Profiling Add-ins?

D

Dave

Most of the profilers I've seen, JetBrains' dotTrace, Ants and NProf,
all look for a .NET exe entry point to start the profiling session. How
does one go about profiling .NET dlls that have been pulled in by
unmanaged processes, for instance Office Add-ins??
 
X

XL-Dennis

Hi Dave,

I've been playing around with a 'shimmed' COM add-in. I can't access the
unmanaged COM add-in (which share the same memory area as Excel.exe) or the
underlying managed COM add-in. The later should be in it's own AppDomain but
I lack the knowledge how to access the AppDomain.
 
D

Dave

From what I can tell all of the profilers make use of MS's .NET
profiling API, which requires an exe entry point. There's another
profiler from Sci Tech that can latch onto existing processes, but if
the parent process is unmanaged that doesn't help me.

I have a frustrating bug that comes and goes where PowerPoint persists
as a service even after I've closed the main window. This is apparently
because some resources have not been released (or so I gather from
reading similar accounts regarding Outlook AddIns) causing PowerPoint
to hang and never call OnDisconnection on my shim.

A profiler would sure come in handy at this point...
 
X

XL-Dennis

Dave,

I had the impression that the unmanaged standard COM DLL release all
reference to its host(s) when shutting down...

It's not recommended to use ReleaseComObject or FinalReleaseComObject in the
OnDisconnection event:
http://blogs.msdn.com/eric_carter/archive/2004/04/07/108898.aspx

Some basic stuff You can do:
Msgbox in OnDisconnection event to see that it kicks in.
Set all variables to Nothing in the same event.
Make sure that the latest SP for Office is installed.

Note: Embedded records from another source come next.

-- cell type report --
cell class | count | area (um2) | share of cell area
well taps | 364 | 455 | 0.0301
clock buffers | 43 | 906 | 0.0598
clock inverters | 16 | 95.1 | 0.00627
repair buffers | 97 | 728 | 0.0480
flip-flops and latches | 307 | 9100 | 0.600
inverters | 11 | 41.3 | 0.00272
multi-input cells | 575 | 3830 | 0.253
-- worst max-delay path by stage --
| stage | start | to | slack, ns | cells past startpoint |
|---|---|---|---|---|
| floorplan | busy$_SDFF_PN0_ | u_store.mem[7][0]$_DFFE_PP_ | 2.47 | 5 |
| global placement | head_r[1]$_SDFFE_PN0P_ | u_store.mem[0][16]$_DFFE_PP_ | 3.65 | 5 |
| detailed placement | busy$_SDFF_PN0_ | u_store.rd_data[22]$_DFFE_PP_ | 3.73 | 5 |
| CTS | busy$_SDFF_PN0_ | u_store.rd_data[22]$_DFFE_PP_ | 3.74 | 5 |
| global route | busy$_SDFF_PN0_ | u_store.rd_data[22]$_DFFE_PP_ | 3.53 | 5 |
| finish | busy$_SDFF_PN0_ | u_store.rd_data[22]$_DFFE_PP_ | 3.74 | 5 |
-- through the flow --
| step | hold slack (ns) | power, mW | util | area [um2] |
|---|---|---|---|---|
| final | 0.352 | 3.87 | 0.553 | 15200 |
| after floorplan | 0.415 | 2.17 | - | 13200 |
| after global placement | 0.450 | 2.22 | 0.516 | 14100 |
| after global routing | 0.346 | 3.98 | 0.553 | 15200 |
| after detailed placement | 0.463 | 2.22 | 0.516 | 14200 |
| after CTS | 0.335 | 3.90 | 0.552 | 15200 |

I really wish that MSFT would provide us with a tool to document and track
down errors with managed COM add-ins like the one for VSTO:
http://www.microsoft.com/downloads/...54-8069-4918-A6F9-E744928DFAC3&displaylang=en
 
D

Dave

The problem did eventually go away, although I was never able to track
down the offending assembly and/or COM object that was causing
PowerPoint not to release.

And I did set up output statements to a log file that showed
OnDisconnection was never being called. All of my resources would have
been cleaned up/nulled out in that method.